Lead Software Security Researcher

Finite State partners with product security teams, the guardians of our connected world, to create transparency for their connected devices and supply chains. Our platform handles connected devices and embedded systems across all industries, including those found in enterprises, healthcare, utilities, connected vehicles, manufacturing facilities, critical infrastructure, and government entities.

We are a fast-growing series-B company with a fully distributed workforce. Led by a team of seasoned experts, we are a mission-driven team passionate about arming our customers with the actionable insights, critical vulnerability data, and remediation guidance necessary to mitigate product risk and protect the connected attack surface. We are committed to a remote first culture.

Role summary

Finite State is looking for a Lead Security Researcher. In this role you will work on the Software Testing Pipeline team to develop, maintain, and expand Finite State security analysis. You will collaborate with other engineering teams and lead projects extending the reach and accuracy of our software analysis tools, and develop unique solutions to problems that have never been solved before. Our tools analyze compiled binaries (focusing on embedded devices), as well as source code and other artifacts.

You must be based in and authorized to work in Canada, the UK, or the EU.

As a Lead Security Researcher, you will:

• Lead projects to develop proofs of concept and implement new static analysis methods for the Finite State Software Testing Pipeline.
• Lead efforts to identify & prioritize security risks (CVEs; CWEs; network, device, and configuration issues; key and credential analysis; etc).
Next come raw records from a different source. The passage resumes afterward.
Context: an optimization exercise on an open-source flow, tuned for small area. The choices shown serve that exercise and are no tape-out recipe.
Function was checked by simulation only, so behaviour that the tests miss may differ from the original.

Setup of job 101:
==> flow/design.v (excerpt) <==
module wb_regfile #(
    parameter int DATA_W = 32,
    parameter int ADDR_W = 5,
    parameter int CNT_W  = 16
) (
    input  logic              clk,
    input  logic              rst,
    input  logic              we,
    input  logic [ADDR_W-1:0] waddr,
    input  logic [DATA_W-1:0] wdata,
    input  logic              re1,
    input  logic [ADDR_W-1:0] raddr1,
    output logic [DATA_W-1:0] rdata1,
    input  logic              re2,
    input  logic [ADDR_W-1:0] raddr2,
    output logic [DATA_W-1:0] rdata2,
    output logic              trace_valid,
    output logic [ADDR_W-1:0] trace_waddr,
    output logic [DATA_W-1:0] trace_wdata,
    output logic [CNT_W-1:0]  commit_cnt
);
    localparam int NREGS = 2**ADDR_W;
    logic                         commit, commit_n;
    logic [NREGS-1:1]             wsel, wsel_n;
    logic [NREGS-1:1]             valid;
    logic [NREGS-1:1][DATA_W-1:0] mem, mem_d;
    logic [NREGS-1:1]             rsel1, rsel2;
    logic [DATA_W-1:0][NREGS-1:1] col;
    logic [ADDR_W-1:0]            trace_waddr_d;
    logic [DATA_W-1:0]            trace_wdata_d;
    assign commit   = we && (waddr != '0);
    assign commit_n = !commit;
    genvar i, b;
    generate
        for (i = 1; i < NREGS; i++) begin : g_ent
            assign wsel[i]   = we && (waddr == ADDR_W'(i));
            assign wsel_n[i] = !wsel[i];
            for (b = 0; b < DATA_W; b++) begin : g_bit
                wb_rf_ld u_ld (
                    .s(wsel[i]), .d(wdata[b]), .sn(wsel_n[i]), .q(mem[i][b]),
                    .y(mem_d[i][b])
                );
                assign col[b][i] = mem[i][b];
            end
            always_ff @(posedge clk) begin
                mem[i] <= mem_d[i];
            end
            always_ff @(posedge clk or posedge rst) begin
                if (rst)          valid[i] <= 1'b0;
  ...
For scale: ~3,300 cells after synthesis, roughly 1,100 flip-flops, roughly 170 I/O pins.
==> flow/config.mk <==
export PLATFORM = sky130hd
export DESIGN_NAME = wb_regfile
export DESIGN_NICKNAME = wb_regfile
export VERILOG_FILES = /design/flow/design.v
export SDC_FILE = /design/flow/constraint.sdc
export NUM_CORES = 4
export LEC_CHECK = 0
export CAP_MARGIN = 20
export CORE_MARGIN = 2
export CORE_UTILIZATION = 40
export SLEW_MARGIN = 20
export SYNTH_HIERARCHICAL = 1
==> flow/constraint.sdc <==
create_clock -name core_clock -period 8.0 [get_ports {clk}]
set_input_delay 1.6000 -clock core_clock [delete_from_list [all_inputs] [get_ports {clk}]]
set_output_delay 1.6000 -clock core_clock [all_outputs]
set_load 0.01 [all_outputs]
standard.sh (not shown) runs the stock make flow with config.mk's settings and CLKGATE_MAP_FILE= SYNTH_SCRIPT=/design/flow/synth_recipe.tcl, a recipe that flattens the netlist after the stock synthesis.
==> flow/flow/run.sh <==
#!/bin/bash
# The standard ORFS layout (standard.sh, standard synthesis unchanged),
# with two changes to the steps after placement:
# - port buffers use the smallest buffer, sky130_fd_sc_hd__buf_1;
# - CTS clusters up to 25 flip-flops per leaf buffer within 100 um and adds
#   no dummy loads.
# Each tool's full output is in the ORFS logs under orfs/logs/; make's own
# output is in standard_run.log.
set -euo pipefail
export CTS_ARGS="-sink_clustering_enable -repair_clock_nets -dont_use_dummy_load -sink_clustering_size 25 -sink_clustering_max_diameter 100"
export BUFFER_PORTS_ARGS="-buffer_cell sky130_fd_sc_hd__buf_1"
bash standard.sh > standard_run.log 2>&1
Job 101 | status: complete | timing, DRC, antenna: pass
You will build tools (or leverage existing tools) to identify these risks in binary software.
• Develop techniques for software composition analysis focused on binary analysis for both statically and dynamically compiled software.
• Gain familiarity with all parts of the analysis pipeline to effectively contribute as needed in all analysis domains.
• Be responsible for pragmatic technical decision-making to ensure we're delivering high quality software on a reasonable schedule.
• Uphold our core values of transparency, results, accountability, customer dedication, and courage.
• Champion our mission to protect our connected world.

What we’re looking for:

• A motivated contributor willing to dive in to solve a wide array of difficult and novel problems.
• Proven experience working in security research or software analysis.
• Experience in implementing and utilizing static-analysis and dynamic-analysis tools.
• Experience with disassemblers and other reverse-engineering tools.
• Understanding of common vulnerability & software weakness classes.
• Programming skills in Python, and an affinity for automated testing.
• Experience working on small, fast-paced teams.
• Strong communication and collaboration skills.
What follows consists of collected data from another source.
From an optimization exercise on the open Yosys and OpenROAD flow, aimed at small area; shortcuts taken in it are not production practice. In this exercise RTL edits were held to simulation tests only and were not proved equivalent to the original. The flow treats the clock pin as an ideal source, which a real chip does not have. Power is estimated from default activity; no workload was simulated.

===== flow/design.v =====
module trsq_bus_fabric (
  input  logic        clk,
  input  logic        reset_n,
  input  logic [7:0]  cpu_addr,
  input  logic [7:0]  cpu_wdata,
  output logic [7:0]  cpu_rdata,
  input  logic        cpu_wr_en,
  input  logic        cpu_rd_en,
  output logic        cpu_stall,
  input  logic [7:0]  cpu_status,
  output logic [7:0]  slv_addr,
  output logic [7:0]  slv_wdata,
  output logic [2:0]  slv_wr_en,
  output logic [2:0]  slv_rd_en,
  input  logic [23:0] slv_rdata,
  input  logic [2:0]  slv_ready,
  output logic        bus_err_irq
);
  logic access;
  assign access = cpu_wr_en | cpu_rd_en;
  logic       ram_sel, slv_any, err_sel, faddr_sel, unmapped;
  logic [2:0] slv_sel;
  assign ram_sel    = ~cpu_addr[7];
  assign slv_sel[0] = cpu_addr[7:2] == 6'b100000;
  assign slv_sel[1] = cpu_addr[7:2] == 6'b100001;
  assign slv_sel[2] = cpu_addr[7:2] == 6'b100100;
  assign slv_any    = |slv_sel;
  assign err_sel    = cpu_addr == 8'hFF;
  assign faddr_sel  = cpu_addr == 8'hFE;
  assign unmapped   = cpu_addr[7] & ~slv_any & ~err_sel & ~faddr_sel;
  assign slv_addr  = cpu_addr;
  assign slv_wdata = cpu_wdata;
  assign slv_wr_en = slv_sel & {3{cpu_wr_en}};
  assign slv_rd_en = slv_sel & {3{cpu_rd_en & ~cpu_wr_en}};
  logic [3:0] wcnt_q;
  logic       pend, abort;
  assign pend      = access & |(slv_sel & ~slv_ready);
  assign abort     = pend & (&wcnt_q);
  assign cpu_stall = pend & ~(&wcnt_q) & reset_n;
  always_ff @(posedge clk or negedge reset_n) begin
    if (!reset_n)                wcnt_q <= 4'd0;
    else if (pend && !(&wcnt_q)) wcnt_q <= wcnt_q + 4'd1;
    else                         wcnt_q <= 4'd0;
  end
  logic       unm_flag_q, to_flag_q, irq_q, fault_ev, err_clr;
  logic [3:0] ecnt_q, ecnt_b;
  logic [7:0] faddr_q;
  assign fault_ev = (access & unmapped) | abort;
  assign err_clr  = cpu_wr_en & err_sel;
  assign ecnt_b   = err_clr ? 4'd0 : ecnt_q;
  always_ff @(posedge clk or negedge reset_n) begin
    if (!reset_n) begin
      unm_flag_q <= 1'b0;
      to_flag_q  <= 1'b0;
      ecnt_q     <= 4'd0;
      faddr_q    <= 8'd0;
      irq_q      <= 1'b0;
    end else begin
      unm_flag_q <= (access & unmapped) | (unm_flag_q & ~err_clr);
      to_flag_q  <= abort | (to_flag_q & ~err_clr);
      ecnt_q     <= (fault_ev && ecnt_b != 4'hF) ? ecnt_b + 4'd1 : ecnt_b;
      if (fault_ev) faddr_q <= cpu_addr;
      irq_q      <= unm_flag_q | to_flag_q;
    end
  end
  assign bus_err_irq = irq_q;
  logic [6:0]    ridx;
  logic          wr_ram;
  logic [127:0]  sel_n;      
  logic [127:0]  we, we_n;   
  logic [1023:0] mem_q, mem_d;
  assign ridx   = cpu_addr[6:0];
  assign wr_ram = cpu_wr_en & ~cpu_addr[7];
  for (genvar w = 0; w < 128; w++) begin : g_word
    assign sel_n[w] = ridx != 7'(w);
    if (w == 0) begin : g_status
      assign we[w]   = 1'b0;
      assign we_n[w] = 1'b1;
      assign mem_d[7:0] = cpu_status;
    end else begin : g_rw
      assign we[w]   = wr_ram & ~sel_n[w];
      assign we_n[w] = ~we[w];
      for (genvar b = 0; b < 8; b++) begin : g_bit
        fab_hold u_hold (.q(mem_q[8*w+b]), .hold(we_n[w]), .d(cpu_wdata[b]), .load(we[w]),
                         .y(mem_d[8*w+b]));
      end
    end
  end
  always_ff @(posedge clk) mem_q <= mem_d;
  logic [7:0] ram_rd_n;
  for (genvar b = 0; b < 8; b++) begin : g_rbit
    logic [63:0] p;
    logic [31:0] q1;
    logic [7:0]  q2;
    for (genvar i = 0; i < 64; i++) begin : g_pair
      fab_rd2 u_rd2 (.d0(mem_q[8*(2*i)+b]), .s0n(sel_n[2*i]), .d1(mem_q[8*(2*i+1)+b]),
                     .s1n(sel_n[2*i+1]), .y(p[i]));
    end
    for (genvar i = 0; i < 32; i++) begin : g_l1
      fab_nor2 u_nor2 (.a(p[2*i]), .b(p[2*i+1]), .y(q1[i]));
    end
    for (genvar i = 0; i < 8; i++) begin : g_l2
      fab_nand4 u_nand4 (.a(q1[4*i]), .b(q1[4*i+1]), .c(q1[4*i+2]), .d(q1[4*i+3]), .y(q2[i]));
    end
    assign ram_rd_n[b] = |q2;
  end
  logic [7:0] slv_mux;
  always_comb begin
    slv_mux = '0;
    for (int i = 0; i < 3; i++) if (slv_sel[i]) slv_mux = slv_rdata[8*i +: 8];
  end
  always_comb begin
    cpu_rdata = '0;
    if (ram_sel)        cpu_rdata = ~ram_rd_n;
    else if (slv_any)   cpu_rdata = slv_mux | {8{abort}};
    else if (err_sel)   cpu_rdata = {ecnt_q, 2'b00, to_flag_q, unm_flag_q};
    else if (faddr_sel) cpu_rdata = faddr_q;
  end
endmodule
It’s a plus if you also have:

• Data science, machine learning, and LLM skills.
• Experience working with or analyzing real time operating systems (RTOS).
• Experience with AWS or similar cloud platform environments.
• A growth mindset and the ability to mentor and advise engineers across the department.

What’s in it for you:

• Competitive salary with stock option grant.
• Fully covered medical, dental, vision.
• Unlimited PTO & outstanding parental leave.
• WFH stipend.
• Short and long-term disability coverage.
• Life insurance.

About Us

Built on two decades of cybersecurity experience, our team of experts understands the hidden risks in today’s enterprise networks, where IoT vulnerabilities are quickly becoming the entry point of choice for cyber attacks.

We have a sense of duty to protect the critical infrastructure we rely on including medical devices, power grids and telecommunication networks. We were founded in 2017 in Columbus, Ohio.
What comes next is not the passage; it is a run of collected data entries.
Background: an optimization exercise with open tools, aiming at small area and a short achievable clock period. Do not read the settings as production practice.
RTL that was checked went through simulation tests only; none was proved equivalent to the original.
Power and IR drop assume default switching activity.

==> module data_mem_responder, before the edit <==
module data_mem_responder #(
  parameter int DEPTH       = 64,
  parameter int WAIT_STATES = 2
) (
  input  logic        clk,
  input  logic        reset,
  input  logic        req_valid,
  output logic        req_ready,
  input  logic        req_write,
  input  logic [31:0] req_addr,
  input  logic [31:0] req_wdata,
  input  logic [3:0]  req_be,
  output logic        rsp_valid,
  input  logic        rsp_ready,
  output logic [31:0] rsp_rdata,
  output logic        rsp_err
);
  logic idle_q, w1_q, w2_q, resp_q;
  always_ff @(posedge clk) begin
    if (reset) begin
      idle_q <= 1'b1;
      w1_q   <= 1'b0;
      w2_q   <= 1'b0;
      resp_q <= 1'b0;
    end else begin
      idle_q <= (idle_q & ~req_valid) | (resp_q & rsp_ready);
      w1_q   <= idle_q & req_valid;
      w2_q   <= w1_q;
      resp_q <= w2_q | (resp_q & ~rsp_ready);
    end
  end
  logic [5:0] cnt_q;
  logic       seen_reset_q;
  always_ff @(posedge clk) begin
    if (reset) seen_reset_q <= 1'b1;
    if (seen_reset_q || !reset) cnt_q <= cnt_q + 6'd1;
    else                        cnt_q <= 6'd0;
  end
  logic [5:0]  pos_q;
  logic        err_q, wr_q;
  logic [31:0] wdata_q;
  logic [3:0]  be_q;
  logic        a_err;
  assign a_err = (|req_addr[1:0]) | (|req_addr[31:8]);
  logic [5:0] pos_d;
  assign pos_d = idle_q ? req_addr[7:2] + cnt_q : pos_q + 6'd1;
  always_ff @(posedge clk) begin
    pos_q <= pos_d;
    if (idle_q) begin
      wr_q    <= req_write;
      wdata_q <= req_wdata;
      be_q    <= req_be;
    end
    err_q <= (idle_q & a_err) | (~idle_q & err_q);
  end
  logic       st_ok, arm1_q, armx_q;
  logic [3:0] cb_q, wb;
  assign st_ok = wr_q & ~err_q;
  always_ff @(posedge clk) begin
    cb_q   <= be_q & {4{w1_q & st_ok & ~reset}};
    arm1_q <= w2_q & st_ok & ~reset;
    armx_q <= (w2_q & st_ok & ~reset) | arm1_q;
  end
  assign wb = (cb_q & {4{~reset}}) | (be_q & {4{armx_q}});
  localparam int NPORT = 22;
  logic [31:0] ring_d [64];
  logic [NPORT-1:0] psel_q;
  always_ff @(posedge clk)
    for (int k = 0; k < NPORT; k++)
      psel_q[k] <= pos_q + 6'd1 == 6'(3 * k);
  function automatic logic inv_pos(input integer p);
    inv_pos = p == 0 ? 1'b1 : ((p - 1) / 3) % 2 == 1;
  endfunction
  logic [31:0] wdata_n;
  assign wdata_n = ~wdata_q;
  logic [31:0] ring_q [64];
  for (genvar p = 0; p < 64; p++) begin : g_ring
    localparam int PREV = (p + 63) % 64;
    if (PREV % 3 == 0) begin : g_port
      for (genvar i = 0; i < 4; i++) begin : g_byte
        logic s;
        assign s = psel_q[PREV / 3] & wb[i];
        dmr_port8 u_port (
          .s (s),
          .sn(~s),
          .w (inv_pos(PREV) ? wdata_n[8*i +: 8] : wdata_q[8*i +: 8]),
          .p (ring_q[PREV][8*i +: 8]),
          .y (ring_d[p][8*i +: 8])
        );
        always_ff @(posedge clk)
          ring_q[p][8*i +: 8] <= ring_d[p][8*i +: 8];
      end
    end else begin : g_pass
      always_ff @(posedge clk)
        ring_q[p] <= ring_q[PREV];
    end
  end
  logic [31:0] rsel_q;
  always_ff @(posedge clk)
    for (int k = 0; k < 32; k++) rsel_q[k] <= pos_d[5:1] == 5'(k);
  logic [31:0] rword;
  always_comb begin
    rword = 32'd0;
    for (int k = 0; k < 32; k++)
      rword = rword | ({32{rsel_q[k]}} & (inv_pos(2*k) ? ~ring_q[2*k] : ring_q[2*k]));
  end
  logic [31:0] rdata_q;
  logic        rd_ld;
  assign rd_ld = (w1_q | w2_q) & ~pos_q[0];
  always_ff @(posedge clk)
    rdata_q <= ({32{rd_ld & ~wr_q & ~err_q}} & rword) | ({32{~rd_ld}} & rdata_q);
  assign req_ready = idle_q;
  assign rsp_valid = resp_q;
  assign rsp_rdata = rdata_q;
  assign rsp_err   = err_q;
endmodule
Settings: LEC_CHECK=0, CAP_MARGIN=20, CORE_MARGIN=2, CORE_UTILIZATION=60, CTS_CLUSTER_DIAMETER=80, CTS_CLUSTER_SIZE=30, SETUP_SLACK_MARGIN=3.45, SLEW_MARGIN=20; clock period 6.0 ns.
standard.sh (not shown) runs the stock make flow with config.mk's settings and CLKGATE_MAP_FILE= SYNTH_SCRIPT=/design/flow/synth_recipe.tcl, a recipe that flattens the netlist after the stock synthesis.
==> flow/flow/run.sh <==
#!/bin/bash
set -euo pipefail
export BUFFER_PORTS_ARGS="-buffer_cell sky130_fd_sc_hd__buf_4"
bash standard.sh > standard.log 2>&1
Edit:
--- a/flow/design.v
+++ b/flow/design.v
@@ -67,7 +67,7 @@
   logic [NPORT-1:0] psel_q;
   always_ff @(posedge clk)
     for (int k = 0; k < NPORT; k++)
-      psel_q[k] <= pos_q + 6'd1 == 6'(3 * k);
+      psel_q[k] <= pos_d == 6'(3 * k);
   function automatic logic inv_pos(input integer p);
     inv_pos = p == 0 ? 1'b1 : ((p - 1) / 3) % 2 == 1;
   endfunction
Cell count stays flat.
Sequential share of layout area is about the same.
Final area stays flat.
Via count is lower by 0.97%.
Worst setup slack improves by 24 ps.
Clock-buffer cell count rose by 6.
Function not checked in the first run of this note: the RTL went through the layout flow alone.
Finite State has a transparent, collaborative, and supportive culture - we are looking for people who have a growth mindset, are curious and innovative, and drive results. Our team is smart, but humble, hardworking with lots of fun sprinkled in. Above all, our team is driven by our noble mission and we hold ourselves accountable to delivering to our customers every single day.

We are proud to be an Equal Employer Opportunity employer. We do not discriminate based upon race, religion, color, national origin, gender (including pregnancy, childbirth, or related medical conditions), sexual orientation, gender identity, gender expression, age, status as a protected veteran, status as an individual with a disability, or other applicable legally protected characteristics. Finite State is committed to working with and providing reasonable accommodations to applicants with physical and mental disabilities.